Researchers from Baidu Research Robotics and Auto-Driving Lab (RAL) and the University of Maryland, College Park (UMD) have developed a real-time mapping approach for autonomous navigation of excavators on complex terrains named Terrain Traversability Mapping (TTM). Using TTM, an autonomous excavator can navigate through unstructured outdoor environments consisting of deep pits, steep hills, rock piles, and other complex terrain features. This is the first complex terrain processing approach developed for heavy-duty excavation machines.
The research team exhibited the technology at MINExpo INTERNATIONAL 2021.
The development of robotic systems such as autonomous excavators in the construction and mining industries is a growing trend as these companies worldwide are encountering labor shortages in the face of increasing demand for skilled heavy machinery operators. The global market size for excavators was $44.12 billion in 2018 and is expected to grow to $63.14 billion by 2026.
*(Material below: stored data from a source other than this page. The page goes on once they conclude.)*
This design comes from an exercise in tuning for small area, a short achievable clock period and few clock cycles per item on the open sky130 flow, not from production work.
Power figures rest on the tool's default switching activity, not on a simulated workload.

==> inputs of job 7814 <==
// harp_clockdec
module harp_clockdec (
    input  wire        clk,
    input  wire        rst,               
    input  wire [23:0] cfg_sample_rate,   
    input  wire [15:0] cfg_baud,          
    input  wire        in_valid,
    output wire        in_ready,
    input  wire [31:0] in_time,           
    input  wire        in_state,          
    output reg         out_valid,
    output wire [31:0] out_local,         
    output wire [31:0] out_value,         
    output wire [1:0]  out_status         
);
export LEC_CHECK = 0
export CAP_MARGIN = 20
export CORE_MARGIN = 2
export CORE_UTILIZATION = 40
export SLEW_MARGIN = 20
create_clock -name core_clock -period 10.0 [get_ports {clk}]
run.sh (not shown) runs the stock make flow with config.mk's settings and CLKGATE_MAP_FILE= SYNTH_SCRIPT=/design/flow/synth_recipe.tcl, a recipe that flattens the netlist after the stock synthesis.
==> job 3386 (differences from job 7814) <==
--- a/flow/design.v
+++ b/flow/design.v
@@ -19,86 +19,89 @@
     reg        rdy_pre, rdy_slow, rdy_cls;
     reg        have_prev;
     reg [31:0] prev_time;
     reg        prev_state;
     reg        in_range;
     assign in_ready = rdy_pre && rdy_slow && rdy_cls;
     wire accept = in_valid && in_ready;
     wire [32:0] d_pos = {1'b0, in_time} - {1'b0, prev_time};
-    wire [31:0] d_neg = prev_time - in_time;
     wire        neg   = d_pos[32];
-    wire [31:0] mag   = neg ? d_neg : d_pos[31:0];
-    wire        boundary = !neg && (d_pos[31:0] > {9'd0, sr[23:1]});
+    wire        boundary = !neg && ((|d_pos[31:23]) || (d_pos[22:0] > {1'b0, sr[23:1]}));
     wire        s0_tok = accept && have_prev;
     wire        s0_bnd = s0_tok && boundary;
     wire        s0_cls = s0_bnd && in_range;
-    wire [22:0] m      = mag[22:0];
+    wire [22:0] m      = d_pos[22:0] ^ {23{neg}};
     wire [32:0] m_ext  = {m, 10'd0} >> u;
     wire [22:0] m_hi   = m >> u;
-    wire        s0_ovf = (|mag[31:23]) || (|m_hi);
+    wire        s0_ovf = neg ? ((d_pos[31:23] != 9'h1ff) || (d_pos[22:0] == 23'd0))
+                             : (|m_hi);
     reg        r1_iv, r1_bnd, r1_cls, r1_neg, r1_ovf, r1_lvl;
     reg [22:0] r1_m;
     reg [9:0]  r1_msh;
     wire [21:0] y    = r1_msh * G;
     wire [4:0]  y_ip = y[21:17];
     wire [16:0] y_f  = y[16:0];
     wire        amb  = (y_f >= 17'd59392) && (y_f <= 17'd65536);
     wire [5:0]  k_fast = {1'b0, y_ip} + {5'd0, y_f[16]};
-    wire        s1_slow = r1_iv && (r1_neg ? (!r1_ovf && amb && y_ip == 5'd0)
-                                           : (r1_ovf || amb));
+    wire        s1_slow = r1_iv && (r1_neg ? !r1_ovf : (r1_ovf || amb));
     reg        r2_iv, r2_bnd, r2_cls, r2_neg, r2_ovf, r2_lvl, r2_slow;
     reg [5:0]  r2_k;
     reg [4:0]  r2_ip;
     reg [22:0] r2_m;
-    localparam [2:0] E_IDLE = 3'd0, E_INIT = 3'd1, E_DIV = 3'd2, E_RUN = 3'd3, E_READY = 3'd4;
+    localparam [2:0] E_IDLE = 3'd0, E_INIT = 3'd1, E_DIV = 3'd2, E_RUN = 3'd3, E_READY = 3'd4,
+                     E_EVAL = 3'd5;
     reg [2:0]  e_st;
     reg [26:0] acc;
     reg [5:0]  e_n;          
     reg [5:0]  lo, hi, ej;
     wire       stall = r2_iv && r2_slow && (e_st != E_READY);
     wire       adv   = !stall;
     wire [6:0]  nj    = {ej, 1'b0} - 7'd1;                  
     wire        m_bit = r2_m[e_n[4:0]];
     wire        n_bit = (e_n < 6'd7) ? nj[e_n[2:0]] : 1'b0;
     wire        d_bit = (e_n < 6'd16) ? baud[4'd15 - e_n[3:0]] : 1'b0;
     reg  [26:0] e_a;
     reg         e_b;
     always @(*) begin
         case (e_st)
             E_INIT:  begin e_a = {11'd0, baud};                       e_b = 1'b1;  end
             E_DIV:   begin e_a = {26'd0, d_bit};                      e_b = 1'b1;  end
-            default: begin e_a = m_bit ? {10'd0, baud, 1'b0} : 27'd0; e_b = n_bit; end
+            default: begin
+                e_a = (r2_neg && e_n == 6'd0) ? (m_bit ? {9'd0, baud, 2'b0} : {10'd0, baud, 1'b0})
+                                             : (m_bit ? {10'd0, baud, 1'b0} : 27'd0);
+                e_b = n_bit;
+            end
         endcase
     end
     wire [26:0] acc2  = (e_st == E_INIT) ? 27'd0 : {acc[25:0], 1'b0};
     wire [26:0] e_sum = acc2 + e_a - (e_b ? {3'd0, sr} : 27'd0);
     wire        e_neg = e_sum[26];
     wire        e_big = (e_sum[26:24] != 3'b000) && (e_sum[26:24] != 3'b111);
-    wire        e_zero = (e_sum == 27'd0);
-    wire        e_ge   = (!e_neg && !e_zero) || (e_zero && !ej[0]);
+    wire        a_zero = (acc == 27'd0);
+    wire        e_ge   = (!acc[26] && !a_zero) || (a_zero && !ej[0]);
     wire        e_last = e_big || (e_n == 6'd0);
     wire [5:0]  lo_n   = e_ge ? ej : lo;
     wire [5:0]  hi_n   = e_ge ? hi : ej - 6'd1;
     wire [6:0]  mid_n  = {1'b0, lo_n} + {1'b0, hi_n} + 7'd1;
-    wire [5:0]  istart = (r2_ovf || u >= 5'd23) ? 6'd22 : (u < 5'd7) ? 6'd6 : {1'b0, u} - 6'd1;
-    wire [5:0]  lo_0   = r2_ovf ? 6'd16 : {1'b0, r2_ip};
-    wire [5:0]  hi_0   = r2_ovf ? 6'd39 : {1'b0, r2_ip} + 6'd1;
+    wire [5:0]  istart = (r2_ovf || r2_neg || u >= 5'd23) ? 6'd22 : (u < 5'd7) ? 6'd6 : {1'b0, u} - 6'd1;
+    wire [5:0]  lo_0   = r2_neg ? 6'd0 : r2_ovf ? 6'd16 : {1'b0, r2_ip};
+    wire [5:0]  hi_0   = r2_neg ? 6'd1 : r2_ovf ? 6'd39 : {1'b0, r2_ip} + 6'd1;
     wire [6:0]  mid_0  = {1'b0, lo_0} + {1'b0, hi_0} + 7'd1;
-    wire        e_done_now = (e_st == E_RUN) && e_last && (lo_n == hi_n);
+    wire        e_done_now = (e_st == E_EVAL) && (lo_n == hi_n);
     reg        clr;          
     reg [5:0]  bc_len;       
     reg        bc_fault;
     reg [31:0] bc_val;       
     wire [5:0]  k_w      = r2_slow ? lo : r2_k;
     wire        go2      = r2_iv && adv;
     wire [5:0]  base_len = clr ? 6'd0 : bc_len;
     wire [6:0]  end_len  = {1'b0, base_len} + {1'b0, k_w};
     wire        wr       = go2 && !r2_neg;
-    wire        base_fault_n = (clr ? 1'b0 : bc_fault) || r2_ovf || (k_w != 6'd0);
+    wire        base_fault_n = (clr ? 1'b0 : bc_fault) || (r2_slow ? (k_w != 6'd0) : r2_ovf);
     reg  [31:0] val_next;
     integer n;
     always @(*) begin
         for (n = 0; n < 32; n = n + 1) begin
             if (wr && ({1'b0, base_len} <= (1 + 10 * (n / 8) + (n % 8))) &&
                       (end_len > (1 + 10 * (n / 8) + (n % 8))))
                 val_next[n] = r2_lvl;
             else
@@ -173,23 +176,23 @@
                 end
                 E_IDLE: begin
                     if (r2_iv && r2_slow) begin
                         e_st <= E_RUN;
                         e_n  <= istart;
                     end
                 end
                 E_RUN: begin
-                    if (e_last) begin
-                        e_n <= istart;
-                        if (lo_n == hi_n)
-                            e_st <= E_READY;
-                    end else begin
-                        e_n <= e_n - 6'd1;
-                    end
+                    e_n <= e_n - 6'd1;
+                    if (e_last)
+                        e_st <= E_EVAL;
+                end
+                E_EVAL: begin
+                    e_n  <= istart;
+                    e_st <= (lo_n == hi_n) ? E_READY : E_RUN;
                 end
                 E_READY: begin
                     if (adv)
                         e_st <= E_IDLE;
                 end
                 default: e_st <= E_IDLE;
             endcase
         end
@@ -222,25 +225,22 @@
             E_INIT: acc <= e_neg ? {11'd0, baud} : 27'd0;
             E_DIV:  acc <= e_neg ? {acc[25:0], d_bit} : e_sum;
             E_IDLE: begin
                 acc <= 27'd0;
                 lo  <= lo_0;
                 hi  <= hi_0;
                 ej  <= mid_0[6:1];
             end
-            E_RUN: begin
-                if (e_last) begin
-                    acc <= 27'd0;
-                    lo  <= lo_n;
-                    hi  <= hi_n;
-                    ej  <= mid_n[6:1];
-                end else begin
-                    acc <= e_sum;
-                end
+            E_RUN: acc <= e_sum;
+            E_EVAL: begin
+                acc <= 27'd0;
+                lo  <= lo_n;
+                hi  <= hi_n;
+                ej  <= mid_n[6:1];
             end
             default: ;
         endcase
         if (go2 && r2_neg)
             bc_fault <= base_fault_n;
         else
             bc_fault <= clr ? 1'b0 : bc_fault;
         bc_val <= val_next;
==> flow/config.mk (replaced) <==
export PLATFORM = sky130hd
export DESIGN_NAME = harp_clockdec
export DESIGN_NICKNAME = harp_clockdec
export VERILOG_FILES = /design/flow/design.v
export SDC_FILE = /design/flow/constraint.sdc
export NUM_CORES = 4
export LEC_CHECK = 0
export ABC_CLOCK_PERIOD_IN_PS = 5000
export CAP_MARGIN = 20
export CORE_MARGIN = 2
export CORE_UTILIZATION = 40
export SETUP_SLACK_MARGIN = 4.5
export SLEW_MARGIN = 20
==> results.txt <==
| quantity | job 3386 | job 7814 |
|---|---|---|
| Result of the run | timing/DRC/antenna clean | timing/DRC/antenna clean |
| Tap Count | 782 | 846 |
| Layout filler cell count | 5357 | 5989 |
| Unrepaired setup endpoints after global routing | true | false |
| Global-route wire length before repair | 115000 µm | 115000 µm |
| Required @ worst endpoint | 10.32 ns | 10.42 ns |
| Post-synthesis share of cell area spent on xor and xnor gates | 0.0528 | 0.0288 |
| Number of clock buffers inserted by TritonCTS | 38 | 37 |
| Slowest Stage Delay on Critical Path | 0.51 ns | 0.57 ns |
| Critical Path Start | e_n[0] | cfg_baud[0] |
| Routability congestion estimate from global placement | 0.922 | 0.926 |
| Clock group total power | 0.00137 W | 0.00139 W |
| Final wirelength | 74100 µm | 72300 µm |
No run of this note included a check of the RTL's function; only the layout flow was run.

separate check: timing with driven ports:
Ports are ideal in the flow. The routed layouts listed here were re-timed in OpenROAD. Step 1: set_driving_cell puts a clkbuf_16 on clk and a buf_2 on each other input, an assumption about the parent block. Step 2 also shifts input and output timing later by t, the mid clock arrival at the registers, as if the neighbouring blocks saw the same clock. Slacks: ideal ports / drivers / drivers and shift; pairs: ideal ports / drivers.
| run | shift t [ns] | setup slack, ns | hold WS [ns] | latest minus earliest clock arrival (ns) | worst slew at a driven data input, ns |
|---|---|---|---|---|---|
| job 7814 | 0.617 | 1.064 / 1.100 / 0.483 | 0.408 / 0.408 / 0.408 | 0.024 / 0.024 | 0.06 |
| job 3386 | 0.609 | 4.046 / 4.046 / 3.471 | 0.399 / 0.399 / 0.399 | 0.050 / 0.051 | 0.06 |
After both steps every run listed still meets setup and hold. For job 7814, which loses most, drivers alone change the setup slack by +0.036 ns; drivers and shift together by -0.581 ns.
Excavators are widely operated in unstructured and dangerous environments that have unpredictable and potentially hazardous conditions. The operations of excavators consist of digging and dumping, which raise the risk of landfalls or cave-ins. These complex environments lack lane markings, and obstacles tend to be non-uniform and random, making them less navigation-friendly. To ensure the safety of operators in this environment, it is crucial for autonomous excavators to be able to identify different terrain features and predict safe regions for navigation.
To enable autonomous excavators to handle complex terrains, the researchers developed an efficient learning-based geometric method to extract terrain features from RGB images and 3D point clouds and incorporate them into a global map for planning and navigation. The method uses physical characteristics of the excavator, including maximum climbing degree and machine specifications, to determine the traversable area, adapt to changing environments, and update the terrain information in real-time. In addition, these researchers have prepared a novel autonomous excavator terrain dataset, which consists of RGB images and LiDAR point clouds from construction sites with seven different categories based on navigability. This integrates the mapping approach with planning and control modules to continuously improve the autonomous excavator navigation system. Experiments showed that while using TTM, an excavator can navigate through unstructured environments with a much higher success rate compared to existing planning schemes.
The new TTM technique comes on the heels of another innovation Baidu RAL and UMD co-developed this June -- an autonomous excavator system (AES) that can perform material loading tasks for 24 hours without any human intervention, while offering performance nearly equivalent to that of an experienced human operator. The researchers described their methodology in a research paper published on June 30, 2021, in Science Robotics.